---------- EXTRACTED ENTRIES ----------

<file path="src/hdl/pse_regs_pkg.sv">
// Package for the detection, power-on fault and channel map registers.
// Assumes a byte-wide command interface already decoded from the host link.
package pse_regs_pkg;
	localparam logic [7:0] CMD_CAP_DETECT = 8'h22;
	localparam logic [7:0] CMD_FAULT_READ = 8'h24;
	localparam logic [7:0] CMD_FAULT_CLEAR = 8'h25;
	localparam logic [7:0] CMD_CHANNEL_MAP = 8'h26;
	localparam logic [7:0] CAP_DETECT_RESET = 8'h00;
	localparam logic [7:0] CAP_DETECT_MASK = 8'h55;
	localparam logic [7:0] FAULT_RESET = 8'h00;
	localparam logic [7:0] CHANNEL_MAP_RESET = 8'hE4;
	localparam logic [1:0] FAULT_NONE = 2'h0;
	localparam logic [1:0] FAULT_INVALID_DET = 2'h1;
	localparam logic [1:0] FAULT_CLASS_ERR = 2'h2;
	localparam logic [1:0] FAULT_NO_POWER = 2'h3;
	localparam int CHANNELS = 4;

	// One register access from the host command decoder.
	typedef struct packed {
		logic write;
		logic read;
		logic [7:0] command;
		logic [7:0] data;
	} reg_access_s;

	// Per-channel status from the power management core.
	typedef struct packed {
		logic [3:0] diag_mode;
		logic [3:0] off_mode;
		logic [3:0] res_valid;
		logic [3:0] power_enable_status;
		logic [3:0] turned_off;
		logic [3:0] start_fault;
		logic [7:0] fault_cause;
		logic [3:0] alloc_denied;
		logic [1:0] four_pair;
		logic [1:0] single_sig;
		logic [3:0] cap_done;
	} chan_status_s;
endpackage

</file>
<file path="src/hdl/fault_code_store.sv">
// Small register store for the four two-bit power-on fault codes.
// Assumes the caller resolves set and clear requests into per-channel strobes.
`timescale 1ns/1ps
`default_nettype none
module fault_code_store
	import pse_regs_pkg::*;
(
	input wire logic clk,
	input wire logic rst_n,
	input wire logic [3:0] load,
	input wire logic [7:0] load_code,
	input wire logic [3:0] clear,
	output logic [7:0] codes
);
	// Loading beats clearing so a fault caught during a clearing read stays.
	genvar i;
	generate
		for (i = 0; i < CHANNELS; i++) begin : g_ch
			always_ff @(posedge clk) begin
				if (!rst_n) begin
					codes[2*i+:2] <= FAULT_RESET[2*i+:2];
				end else if (load[i]) begin
					codes[2*i+:2] <= load_code[2*i+:2];
				end else if (clear[i]) begin
					codes[2*i+:2] <= FAULT_NONE;
				end
			end
		end
	endgenerate
endmodule
`default_nettype wire

</file>
<file path="src/hdl/pse_detect_fault_remap_regs.sv">
// Command registers for capacitance detection, power-on faults and remap.
// Assumes the host command decoder issues one-cycle read and write strobes.
`timescale 1ns/1ps
`default_nettype none
module pse_detect_fault_remap_regs
	import pse_regs_pkg::*;
(
	input wire logic clk,
	input wire logic rst_n,
	input wire reg_access_s access,
	input wire chan_status_s status,
	output logic [7:0] read_data,
	output logic read_valid,
	output logic [3:0] cap_measure_enable,
	output logic [3:0] detection_complete_event,
	output logic [7:0] channel_map
);
	// Register state and the stored fault codes.
	logic [7:0] cap_detect_enable_n;
	logic [7:0] power_on_fault_codes;

	// True when the given strobe carries the given command code.
	function automatic logic cmd_hit(input logic strobe,
		input logic [7:0] command, input logic [7:0] code);
		cmd_hit = strobe && command == code;
	endfunction

	// A channel records a fault on an unpowered start fault or a denial.
	function automatic logic fault_event(input logic start_fault,
		input logic powered, input logic denied);
		fault_event = (start_fault && !powered) || denied;
	endfunction

	// Fault code offered by one channel; a denial overrides the cause.
	function automatic logic [1:0] offered_code(input logic denied,
		input logic [1:0] cause);
		if (denied) begin
			offered_code = FAULT_NO_POWER;
		end else begin
			offered_code = cause;
		end
	endfunction

	// Code shared by a single-signature pair; the higher channel of the pair wins a tie.
	function automatic logic [1:0] pair_code(input logic [1:0] pair_load,
		input logic [3:0] pair_codes);
		if (pair_load[1]) begin
			pair_code = pair_codes[3:2];
		end else begin
			pair_code = pair_codes[1:0];
		end
	endfunction

	// Measurement is allowed only in diagnostic mode with no valid result.
	function automatic logic cap_allowed(input logic enabled,
		input logic diag, input logic res_ok);
		if (!diag) begin
			cap_allowed = 1'b0;
		end else if (res_ok) begin
			cap_allowed = 1'b0;
		end else begin
			cap_allowed = enabled;
		end
	endfunction

	// Read selection; the write-only enables and unknown codes read zero.
	function automatic logic [7:0] read_select(input logic [7:0] code,
		input logic [7:0] faults, input logic [7:0] map);
		case (code)
			CMD_FAULT_READ: begin
				read_select = faults;
			end
			CMD_FAULT_CLEAR: begin
				read_select = faults;
			end
			CMD_CHANNEL_MAP: begin
				read_select = map;
			end
			CMD_CAP_DETECT: begin
				read_select = 8'h00;
			end
			default: begin
				read_select = 8'h00;
			end
		endcase
	endfunction

	// Command decode; each strobe meets the same code compare.
	wire [7:0] cmd = access.command;
	wire wr_cap = cmd_hit(access.write, cmd, CMD_CAP_DETECT);
	wire wr_map = cmd_hit(access.write, cmd, CMD_CHANNEL_MAP);
	wire rd_clear = cmd_hit(access.read, cmd, CMD_FAULT_CLEAR);

	// A map write lands only while the whole channel group is off.
	wire group_off = &status.off_mode;
	wire map_accept = wr_map && group_off;

	// Fault capture per channel; a single-signature pair shares one code.
	logic [3:0] raw_load;
	logic [7:0] raw_code;
	logic [3:0] load;
	logic [7:0] load_code;
	genvar i;
	generate
		// Each channel offers a fault event and its code.
		for (i = 0; i < CHANNELS; i++) begin : g_fault
			assign raw_load[i] = fault_event(status.start_fault[i],
				status.power_enable_status[i],
				status.alloc_denied[i]);
			assign raw_code[2*i+:2] = offered_code(
				status.alloc_denied[i],
				status.fault_cause[2*i+:2]);
		end
		// Channels one and two, and three and four, form four-pair ports.
		for (i = 0; i < 2; i++) begin : g_pair
			wire joint = status.four_pair[i] && status.single_sig[i];
			wire any = raw_load[2*i] | raw_load[2*i+1];
			wire [1:0] jcode = pair_code(raw_load[2*i+:2],
				raw_code[4*i+:4]);
			assign load[2*i+:2] = joint ? {any, any} :
				raw_load[2*i+:2];
			assign load_code[4*i+:4] = joint ? {jcode, jcode} :
				raw_code[4*i+:4];
		end
	endgenerate

	// Clears come from turn-off and from the clearing read.
	wire [3:0] off_clear = status.turned_off;
	wire [3:0] read_clear = {4{rd_clear}};
	wire [3:0] clear = off_clear | read_clear;

	fault_code_store u_store (
		.clk(clk),
		.rst_n(rst_n),
		.load(load),
		.load_code(load_code),
		.clear(clear),
		.codes(power_on_fault_codes)
	);

	// Read data for the strobe of this cycle.
	wire [7:0] next_read_data = access.read ?
		read_select(cmd, power_on_fault_codes, channel_map) : 8'h00;

	// Even register bits carry the per-channel enables.
	logic [3:0] cap_enable_bits;
	logic [3:0] next_cap_enable;
	generate
		for (i = 0; i < CHANNELS; i++) begin : g_cap
			assign cap_enable_bits[i] = cap_detect_enable_n[2*i];
			assign next_cap_enable[i] = cap_allowed(cap_enable_bits[i],
				status.diag_mode[i], status.res_valid[i]);
		end
	endgenerate

	// Capacitance enable register; reserved odd bits stay zero.
	always_ff @(posedge clk) begin
		if (!rst_n) begin
			cap_detect_enable_n <= CAP_DETECT_RESET;
		end else if (wr_cap) begin
			cap_detect_enable_n <= access.data & CAP_DETECT_MASK;
		end
	end

	// Channel map register; a write while any channel is on is dropped.
	always_ff @(posedge clk) begin
		if (!rst_n) begin
			channel_map <= CHANNEL_MAP_RESET;
		end else if (map_accept) begin
			channel_map <= access.data;
		end
	end

	// Read data, one cycle after the strobe.
	always_ff @(posedge clk) begin
		if (!rst_n) begin
			read_data <= 8'h00;
		end else begin
			read_data <= next_read_data;
		end
	end

	// Read answer flag, one cycle after any read strobe.
	always_ff @(posedge clk) begin
		if (!rst_n) begin
			read_valid <= 1'b0;
		end else begin
			read_valid <= access.read;
		end
	end

	// Measurement enable towards the detection engine.
	always_ff @(posedge clk) begin
		if (!rst_n) begin
			cap_measure_enable <= 4'h0;
		end else begin
			cap_measure_enable <= next_cap_enable;
		end
	end

	// Completion event, a one-cycle copy of the engine's done pulse.
	always_ff @(posedge clk) begin
		if (!rst_n) begin
			detection_complete_event <= 4'h0;
		end else begin
			detection_complete_event <= status.cap_done;
		end
	end
endmodule
`default_nettype wire

</file>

----------

Return, with no change at all, every line in the entries above from the line containing "logic [3:0] off_mode;" through the line containing "given command code.".

		logic [3:0] off_mode;
		logic [3:0] res_valid;
		logic [3:0] power_enable_status;
		logic [3:0] turned_off;
		logic [3:0] start_fault;
		logic [7:0] fault_cause;
		logic [3:0] alloc_denied;
		logic [1:0] four_pair;
		logic [1:0] single_sig;
		logic [3:0] cap_done;
	} chan_status_s;
endpackage

</file>
<file path="src/hdl/fault_code_store.sv">
// Small register store for the four two-bit power-on fault codes.
// Assumes the caller resolves set and clear requests into per-channel strobes.
`timescale 1ns/1ps
`default_nettype none
module fault_code_store
	import pse_regs_pkg::*;
(
	input wire logic clk,
	input wire logic rst_n,
	input wire logic [3:0] load,
	input wire logic [7:0] load_code,
	input wire logic [3:0] clear,
	output logic [7:0] codes
);
	// Loading beats clearing so a fault caught during a clearing read stays.
	genvar i;
	generate
		for (i = 0; i < CHANNELS; i++) begin : g_ch
			always_ff @(posedge clk) begin
				if (!rst_n) begin
					codes[2*i+:2] <= FAULT_RESET[2*i+:2];
				end else if (load[i]) begin
					codes[2*i+:2] <= load_code[2*i+:2];
				end else if (clear[i]) begin
					codes[2*i+:2] <= FAULT_NONE;
				end
			end
		end
	endgenerate
endmodule
`default_nettype wire

</file>
<file path="src/hdl/pse_detect_fault_remap_regs.sv">
// Command registers for capacitance detection, power-on faults and remap.
// Assumes the host command decoder issues one-cycle read and write strobes.
`timescale 1ns/1ps
`default_nettype none
module pse_detect_fault_remap_regs
	import pse_regs_pkg::*;
(
	input wire logic clk,
	input wire logic rst_n,
	input wire reg_access_s access,
	input wire chan_status_s status,
	output logic [7:0] read_data,
	output logic read_valid,
	output logic [3:0] cap_measure_enable,
	output logic [3:0] detection_complete_event,
	output logic [7:0] channel_map
);
	// Register state and the stored fault codes.
	logic [7:0] cap_detect_enable_n;
	logic [7:0] power_on_fault_codes;

	// True when the given strobe carries the given command code.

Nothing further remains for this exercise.